我使团于康熙二十七年(1688)五月初一日从北京启程,取道张家口、库伦。适此时喀尔喀与厄鲁特战,路途被阻。索额图等一面率领团员回京,一面派人往色楞格去通知俄国代表阻道的原委,并要求改期改地。戈洛文指定尼布楚为交涉地点。次年四月二十六日,我使团复由北京出发。此次代表中没有阿尔尼及马齐,但添了黑龙江将军萨布素、都统郎坦、都统班布尔善及理藩院侍郎温达。此次所带的兵有北京八旗二千人、黑龙江兵一千五百人,倘总计军中夫役及官员的仆从,全代表的人数在八千人左右。中国外交史上出使之盛,没有过于此次者!康熙帝增加使团的兵数是否因为戈洛文也带有兵来,我们无从知道。不过当时的人,如我们一样,觉在外交应有武力的后盾,但他们的后盾未免过于放在前面了!康熙帝虽对于军备主积极,但对于交涉目的则主退让。使团出发以前,曾拟议交涉大纲应仍旧,康熙帝大不以为然:
今以尼布楚为界,必不与俄罗斯,则彼遣使贸易无栖托之所,势难相通。尔等初议时仍当以尼布楚为界。彼使者若恳求尼布楚,可即以额尔古纳河为界。
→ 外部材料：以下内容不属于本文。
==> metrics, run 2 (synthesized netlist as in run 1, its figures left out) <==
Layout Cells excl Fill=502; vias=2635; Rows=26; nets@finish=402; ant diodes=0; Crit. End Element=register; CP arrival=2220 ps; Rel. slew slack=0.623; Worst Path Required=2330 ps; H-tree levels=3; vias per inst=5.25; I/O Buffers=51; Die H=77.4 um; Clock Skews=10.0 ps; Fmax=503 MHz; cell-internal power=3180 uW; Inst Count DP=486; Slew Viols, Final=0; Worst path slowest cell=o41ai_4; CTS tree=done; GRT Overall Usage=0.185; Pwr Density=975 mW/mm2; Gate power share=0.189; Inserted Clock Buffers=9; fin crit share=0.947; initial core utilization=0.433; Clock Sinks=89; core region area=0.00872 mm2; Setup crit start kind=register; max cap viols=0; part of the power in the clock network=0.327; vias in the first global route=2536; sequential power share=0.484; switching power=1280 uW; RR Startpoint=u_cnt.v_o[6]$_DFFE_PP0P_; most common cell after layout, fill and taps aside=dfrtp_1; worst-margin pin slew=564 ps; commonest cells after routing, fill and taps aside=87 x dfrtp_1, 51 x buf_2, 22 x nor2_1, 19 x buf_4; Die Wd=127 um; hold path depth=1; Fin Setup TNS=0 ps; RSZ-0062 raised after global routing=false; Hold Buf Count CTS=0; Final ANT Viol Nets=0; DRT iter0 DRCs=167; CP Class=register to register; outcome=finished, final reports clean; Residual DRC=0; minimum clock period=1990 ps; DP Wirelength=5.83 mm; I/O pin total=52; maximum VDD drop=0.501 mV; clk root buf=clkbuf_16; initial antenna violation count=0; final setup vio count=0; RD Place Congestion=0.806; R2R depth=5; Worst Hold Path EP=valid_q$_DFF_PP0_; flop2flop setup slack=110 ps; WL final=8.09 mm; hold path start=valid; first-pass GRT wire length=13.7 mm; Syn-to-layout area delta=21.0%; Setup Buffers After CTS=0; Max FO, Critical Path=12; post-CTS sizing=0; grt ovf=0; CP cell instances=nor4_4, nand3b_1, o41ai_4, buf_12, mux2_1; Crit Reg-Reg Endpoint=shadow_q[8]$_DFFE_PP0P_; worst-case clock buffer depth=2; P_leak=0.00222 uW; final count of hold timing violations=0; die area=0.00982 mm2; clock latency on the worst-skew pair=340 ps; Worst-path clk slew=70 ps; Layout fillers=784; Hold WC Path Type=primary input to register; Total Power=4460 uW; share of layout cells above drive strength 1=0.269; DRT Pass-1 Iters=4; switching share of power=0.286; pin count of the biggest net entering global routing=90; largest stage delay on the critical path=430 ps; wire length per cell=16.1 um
**src/rtl/video_timing_pkg.sv**
```systemverilog
`default_nettype none
// +----------------------------------------------------------------------------+
// | Module      : video_timing_pkg                                             |
// | Description : Shared raster timing defaults (640x480@60), counter widths,  |
// |               controller state encoding and the registered output bundle   |
// |               used by the timing generator and the VRAM line buffer.       |
// | Revision    : 1.0 - initial release                                        |
// +----------------------------------------------------------------------------+
package video_timing_pkg;

   // Default 640x480@60 timing (pixel clock 25.175 MHz)
   localparam int c_h_visible = 640;
   localparam int c_h_front   = 16;
   localparam int c_h_sync    = 96;
   localparam int c_h_back    = 48;
   localparam int c_v_visible = 480;
   localparam int c_v_front   = 10;
   localparam int c_v_sync    = 2;
   localparam int c_v_back    = 33;
   localparam int c_prefetch  = 2;

   // Counter widths; these bound H_TOTAL and V_TOTAL
   localparam int c_h_bits = 11;
   localparam int c_v_bits = 10;

   typedef enum logic [0:0] {
      ST_RESET = 1'b0,
      ST_RUN   = 1'b1
   } vga_state_e;

   // Everything the generator presents downstream, registered as one bundle
   typedef struct packed {
      logic                hsync;
      logic                vsync;
      logic                vblank;
      logic                display_active;
      logic                even_odd;
      logic [c_h_bits-1:0] h_count;
      logic [c_v_bits-1:0] v_count;
      logic                line_start;
      logic                frame_start;
      logic                frame_end;
   } vga_out_t;

   // Idle bundle: counters zero, syncs at their inactive level, no strobes
   function automatic vga_out_t vga_out_reset(input logic hsync_pol, input logic vsync_pol);
      vga_out_t r;
      r       = '0;
      r.hsync = ~hsync_pol;
      r.vsync = ~vsync_pol;
      return r;
   endfunction

endpackage
`default_nettype wire

```
**src/rtl/vga_timing_generator_if.sv**
```systemverilog
`default_nettype none
// +----------------------------------------------------------------------------+
// | Module      : vga_timing_generator_if                                      |
// | Description : Raster timing bundle between the timing generator (master)   |
// |               and its consumer (slave).                                    |
// |   pix_ce, enable       : run controls, driven by the slave side           |
// |   HSYNC, VSYNC         : syncs, polarity set by generator parameters      |
// |   vblank               : fetch window (high = pixel data required)        |
// |   displayActive        : high on visible pixels                           |
// |   evenOrOdd            : line parity for bank select                      |
// |   horizontalCount/verticalCount : current pixel / line index             |
// |   lineStart, frameStart, frameEnd : single-cycle position strobes        |
// | Revision    : 1.0 - initial release                                        |
// +----------------------------------------------------------------------------+
interface vga_timing_generator_if;
   import video_timing_pkg::*;

   logic                pix_ce;
   logic                enable;
   logic                HSYNC;
   logic                VSYNC;
   logic                vblank;
   logic                displayActive;
   logic                evenOrOdd;
   logic [c_h_bits-1:0] horizontalCount;
   logic [c_v_bits-1:0] verticalCount;
   logic                lineStart;
   logic                frameStart;
   logic                frameEnd;

   modport master (
      input  pix_ce, enable,
      output HSYNC, VSYNC, vblank, displayActive, evenOrOdd,
             horizontalCount, verticalCount, lineStart, frameStart, frameEnd
   );

   modport slave (
      output pix_ce, enable,
      input  HSYNC, VSYNC, vblank, displayActive, evenOrOdd,
             horizontalCount, verticalCount, lineStart, frameStart, frameEnd
   );

endinterface
`default_nettype wire

```
**src/rtl/raster_counter.sv**
```systemverilog
`default_nettype none
// +----------------------------------------------------------------------------+
// | Module      : raster_counter                                               |
// | Description : Wrap counter 0..TOTAL-1 with terminal-count carry.           |
// |   clk, rst : clock, synchronous active-high reset                         |
// |   i_clr    : synchronous clear to zero (priority over i_inc)              |
// |   i_inc    : advance by one, wrapping after TOTAL-1                        |
// |   o_count  : current count                                                 |
// |   o_carry  : high while count == TOTAL-1 (not qualified by i_inc)          |
// | Revision    : 1.0 - initial release                                        |
// +----------------------------------------------------------------------------+
module raster_counter #(
   parameter int WIDTH = 11,
   parameter int TOTAL = 800
) (
   input  wire logic             clk,
   input  wire logic             rst,
   input  wire logic             i_clr,
   input  wire logic             i_inc,
   output logic      [WIDTH-1:0] o_count,
   output logic                  o_carry
);

   localparam logic [WIDTH-1:0] c_last = WIDTH'(TOTAL - 1);

   logic [WIDTH-1:0] count_q;
   logic [WIDTH-1:0] count_d;
   logic             w_at_last;

   assign w_at_last = (count_q == c_last);

   always_comb begin
      count_d = count_q;
      if (i_clr) begin
         count_d = '0;
      end else if (i_inc) begin
         count_d = w_at_last ? '0 : count_q + 1'b1;
      end
   end

   always_ff @(posedge clk) begin
      if (rst) begin
         count_q <= '0;
      end else begin
         count_q <= count_d;
      end
   end

   assign o_count = count_q;
   assign o_carry = w_at_last;

endmodule
`default_nettype wire

```
**src/rtl/vga_timing_generator.sv**
```systemverilog
`default_nettype none
// +----------------------------------------------------------------------------+
// | Module      : vga_timing_generator                                         |
// | Description : Raster timing source. Counts pixels/lines on enabled cycles  |
// |               and presents syncs, fetch window, parity and position        |
// |               strobes, all registered one enabled cycle behind the         |
// |               counters.                                                    |
// |   clk, rst : pixel clock, synchronous active-high reset                   |
// |   vif      : vga_timing_generator_if.master (run controls in, timing out) |
// | Revision    : 1.0 - initial release                                        |
// +----------------------------------------------------------------------------+
module vga_timing_generator
   import video_timing_pkg::*;
#(
   parameter int   H_VISIBLE = c_h_visible,
   parameter int   H_FRONT   = c_h_front,
   parameter int   H_SYNC    = c_h_sync,
   parameter int   H_BACK    = c_h_back,
   parameter int   V_VISIBLE = c_v_visible,
   parameter int   V_FRONT   = c_v_front,
   parameter int   V_SYNC    = c_v_sync,
   parameter int   V_BACK    = c_v_back,
   parameter int   PREFETCH  = c_prefetch,
   parameter logic HSYNC_POL = 1'b0,
   parameter logic VSYNC_POL = 1'b0
) (
   input  wire logic              clk,
   input  wire logic              rst,
   vga_timing_generator_if.master vif
);

   localparam int c_h_total = H_VISIBLE + H_FRONT + H_SYNC + H_BACK;
   localparam int c_v_total = V_VISIBLE + V_FRONT + V_SYNC + V_BACK;

   // 12/11-bit copies so window ends equal to 2048/1024 still compare correctly
   localparam logic [11:0] c_hs_start  = 12'(H_VISIBLE + H_FRONT);
   localparam logic [11:0] c_hs_stop   = 12'(H_VISIBLE + H_FRONT + H_SYNC);
   localparam logic [10:0] c_vs_start  = 11'(V_VISIBLE + V_FRONT);
   localparam logic [10:0] c_vs_stop   = 11'(V_VISIBLE + V_FRONT + V_SYNC);
   localparam logic [11:0] c_h_total_w = 12'(c_h_total);
   // Pixel at which HSYNC has just gone inactive (wraps to 0 when H_BACK is 0)
   localparam logic [c_h_bits-1:0] c_hs_release =
      c_h_bits'((H_VISIBLE + H_FRONT + H_SYNC) % c_h_total);

   generate
      if (c_h_total > 2048) begin : g_h_total_check
         $error("vga_timing_generator: H_TOTAL exceeds 2048");
      end
      if (c_v_total > 1024) begin : g_v_total_check
         $error("vga_timing_generator: V_TOTAL exceeds 1024");
      end
      if ((PREFETCH < 0) || (PREFETCH > H_FRONT + H_SYNC + H_BACK)) begin : g_prefetch_check
         $error("vga_timing_generator: PREFETCH outside 0..H_FRONT+H_SYNC+H_BACK");
      end
   endgenerate

   vga_state_e          state_q;
   vga_state_e          state_d;
   vga_out_t            out_q;
   vga_out_t            out_d;
   vga_out_t            w_raster;

   logic                w_cnt_clr;
   logic                w_h_inc;
   logic                w_v_inc;
   logic                w_h_last;
   logic                w_v_last;
   logic [c_h_bits-1:0] w_h;
   logic [c_v_bits-1:0] w_v;
   logic [11:0]         w_h12;
   logic [10:0]         w_v11;
   logic [11:0]         w_la_sum;
   logic [c_h_bits-1:0] w_la_h;
   logic [c_v_bits-1:0] w_la_v;

   raster_counter #(
      .WIDTH (c_h_bits),
      .TOTAL (c_h_total)
   ) u_h_counter (
      .clk     (clk),
      .rst     (rst),
      .i_clr   (w_cnt_clr),
      .i_inc   (w_h_inc),
      .o_count (w_h),
      .o_carry (w_h_last)
   );

   // Line advances on the cycle the pixel counter wraps
   assign w_v_inc = w_h_inc & w_h_last;

   raster_counter #(
      .WIDTH (c_v_bits),
      .TOTAL (c_v_total)
   ) u_v_counter (
      .clk     (clk),
      .rst     (rst),
      .i_clr   (w_cnt_clr),
      .i_inc   (w_v_inc),
      .o_count (w_v),
      .o_carry (w_v_last)
   );

   assign w_h12 = {1'b0, w_h};
   assign w_v11 = {1'b0, w_v};

   // Lookahead position PREFETCH pixels ahead. PREFETCH is below H_TOTAL, so
   // at most one line wrap can occur.
   always_comb begin
      w_la_sum = w_h12 + 12'(PREFETCH);
      w_la_h   = w_la_sum[c_h_bits-1:0];
      w_la_v   = w_v;
      if (w_la_sum >= c_h_total_w) begin
         w_la_h = c_h_bits'(w_la_sum - c_h_total_w);
         w_la_v = w_v_last ? '0 : w_v + 1'b1;
      end
   end

   // Timing bundle for the current counter position
   always_comb begin
      w_raster                = out_q;
      w_raster.hsync          = ((w_h12 >= c_hs_start) && (w_h12 < c_hs_stop)) ? HSYNC_POL : ~HSYNC_POL;
      w_raster.vsync          = ((w_v11 >= c_vs_start) && (w_v11 < c_vs_stop)) ? VSYNC_POL : ~VSYNC_POL;
      w_raster.display_active = (w_h12 < 12'(H_VISIBLE)) && (w_v11 < 11'(V_VISIBLE));
      w_raster.vblank         = ({1'b0, w_la_h} < 12'(H_VISIBLE)) && ({1'b0, w_la_v} < 11'(V_VISIBLE));
      w_raster.h_count        = w_h;
      w_raster.v_count        = w_v;
      w_raster.line_start     = (w_h == '0);
      w_raster.frame_start    = (w_h == '0) && (w_v == '0);
      w_raster.frame_end      = (w_h == '0) && (w_v11 == 11'(V_VISIBLE));
      if ((w_h == '0) && (w_v == '0)) begin
         w_raster.even_odd = 1'b0;
      end else if (w_h == c_hs_release) begin
         w_raster.even_odd = ~out_q.even_odd;
      end else begin
         w_raster.even_odd = out_q.even_odd;
      end
   end

   // Controller: RESET holds counters at zero for one enabled cycle before
   // RUN starts counting from (0,0). Nothing moves while pix_ce is low.
   always_comb begin
      state_d   = state_q;
      out_d     = out_q;
      w_cnt_clr = 1'b0;
      w_h_inc   = 1'b0;
      if (vif.pix_ce) begin
         if (!vif.enable) begin
            state_d   = ST_RESET;
            w_cnt_clr = 1'b1;
            out_d     = vga_out_reset(HSYNC_POL, VSYNC_POL);
         end else begin
            case (state_q)
               ST_RESET: begin
                  state_d = ST_RUN;
               end
               ST_RUN: begin
                  w_h_inc = 1'b1;
                  out_d   = w_raster;
               end
               default: begin
                  state_d = ST_RESET;
               end
            endcase
         end
      end
   end

   always_ff @(posedge clk) begin
      if (rst) begin
         state_q <= ST_RESET;
         out_q   <= vga_out_reset(HSYNC_POL, VSYNC_POL);
      end else begin
         state_q <= state_d;
         out_q   <= out_d;
      end
   end

   assign vif.HSYNC           = out_q.hsync;
   assign vif.VSYNC           = out_q.vsync;
   assign vif.vblank          = out_q.vblank;
   assign vif.displayActive   = out_q.display_active;
   assign vif.evenOrOdd       = out_q.even_odd;
   assign vif.horizontalCount = out_q.h_count;
   assign vif.verticalCount   = out_q.v_count;
   assign vif.lineStart       = out_q.line_start;
   assign vif.frameStart      = out_q.frame_start;
   assign vif.frameEnd        = out_q.frame_end;

endmodule
`default_nettype wire

```
**src/flat_wrapper.sv**
```systemverilog
// flat-port wrapper written by rule: the top's interface ports become plain ports
module vga_timing_generator_flat import video_timing_pkg::*;
#(
   parameter int   H_VISIBLE = c_h_visible,
   parameter int   H_FRONT   = c_h_front,
   parameter int   H_SYNC    = c_h_sync,
   parameter int   H_BACK    = c_h_back,
   parameter int   V_VISIBLE = c_v_visible,
   parameter int   V_FRONT   = c_v_front,
   parameter int   V_SYNC    = c_v_sync,
   parameter int   V_BACK    = c_v_back,
   parameter int   PREFETCH  = c_prefetch,
   parameter logic HSYNC_POL = 1'b0,
   parameter logic VSYNC_POL = 1'b0
)
  (clk, rst, vif_pix_ce, vif_enable, vif_HSYNC, vif_VSYNC, vif_vblank, vif_displayActive, vif_evenOrOdd, vif_horizontalCount, vif_verticalCount, vif_lineStart, vif_frameStart, vif_frameEnd);
  vga_timing_generator_if vif_i ();
  input  wire logic clk;
  input  wire logic rst;
  input wire logic [$bits(vif_i.pix_ce)-1:0] vif_pix_ce;
  input wire logic [$bits(vif_i.enable)-1:0] vif_enable;
  output wire logic [$bits(vif_i.HSYNC)-1:0] vif_HSYNC;
  output wire logic [$bits(vif_i.VSYNC)-1:0] vif_VSYNC;
  output wire logic [$bits(vif_i.vblank)-1:0] vif_vblank;
  output wire logic [$bits(vif_i.displayActive)-1:0] vif_displayActive;
  output wire logic [$bits(vif_i.evenOrOdd)-1:0] vif_evenOrOdd;
  output wire logic [$bits(vif_i.horizontalCount)-1:0] vif_horizontalCount;
  output wire logic [$bits(vif_i.verticalCount)-1:0] vif_verticalCount;
  output wire logic [$bits(vif_i.lineStart)-1:0] vif_lineStart;
  output wire logic [$bits(vif_i.frameStart)-1:0] vif_frameStart;
  output wire logic [$bits(vif_i.frameEnd)-1:0] vif_frameEnd;
  assign vif_i.pix_ce = vif_pix_ce;
  assign vif_i.enable = vif_enable;
  assign vif_HSYNC = vif_i.HSYNC;
  assign vif_VSYNC = vif_i.VSYNC;
  assign vif_vblank = vif_i.vblank;
  assign vif_displayActive = vif_i.displayActive;
  assign vif_evenOrOdd = vif_i.evenOrOdd;
  assign vif_horizontalCount = vif_i.horizontalCount;
  assign vif_verticalCount = vif_i.verticalCount;
  assign vif_lineStart = vif_i.lineStart;
  assign vif_frameStart = vif_i.frameStart;
  assign vif_frameEnd = vif_i.frameEnd;
  vga_timing_generator #(.H_VISIBLE(H_VISIBLE), .H_FRONT(H_FRONT), .H_SYNC(H_SYNC), .H_BACK(H_BACK), .V_VISIBLE(V_VISIBLE), .V_FRONT(V_FRONT), .V_SYNC(V_SYNC), .V_BACK(V_BACK), .PREFETCH(PREFETCH), .HSYNC_POL(HSYNC_POL), .VSYNC_POL(VSYNC_POL)) u_core (.clk(clk), .rst(rst), .vif(vif_i));
endmodule
```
康熙帝的实在理由或者是因为厄鲁特与喀尔喀的战争已起,中国应速与俄国结案,以便用全力来对付外蒙古问题。交涉大纲经此修改以后,实与俄国政府第二次的训令无所抵触。倘尼布楚的交涉失败,则其故并不在两国政府目的的悬殊。
六月中,我代表团抵尼布楚。俄人见我方军容之盛,不知我方实意在议和,抑在交战。戈洛文迟到二十天。因为双方军备均甚严,一时空气颇紧张。应酬费了几天工夫,遂决定开议形式:双方可各带七百六十兵赴会,但其中五百须留会场外,二百六十可入会场,站在代表后面。
七月初八初次会议,戈洛文提议中俄两国应以黑龙江为界,江左(北)属俄,江右(南)属华。索额图则谓俄国应退至色楞格以西,以东的地方,包括色楞格、尼布楚、雅克萨皆应属中国。双方皆要价甚高,故相差甚远。次日,中国代表首先减价:色楞格及尼布楚愿让归俄国。这是遵守朝廷的训令,也是我方预定的最低限度。戈洛文付之一笑,以为该二处无需中国之慷慨。七月初十日,交涉仍无进展。我代表遂提议双方签订正式会议记录,以俾各返国复命。这等于宣布会议决裂。次晨,戈洛文派人来声明接受此项提议,但要求再开会议一次,我方不允。张诚及徐日升得了代表的许可,以私人的资格往访戈洛文。张诚等的疏通,据其日记,有如下状:
莫斯科人实际渴望和平不在我们(中国代表团)之下,对于我两人的访问,他们表示愉快。我们起头就对他们说:如果他们不愿意放弃雅克萨及附近的土地,那么,他们用不着再费事了,因为我们确实知道我们的大使曾得着明文的训令,非得此地不立约。至于尼布楚和雅克萨之间的地方,及黑龙江以北的地方,我们不知道大使们可退让到什么地步。莫斯科的代表可一斟酌他们所希望在尼布楚及雅克萨之间的界限,我们的大使因为渴望和平,必竭其力之所能以促成之。
莫斯科的全权代表回答说,既然这样,他就请我们的大使把最后的决定通知他。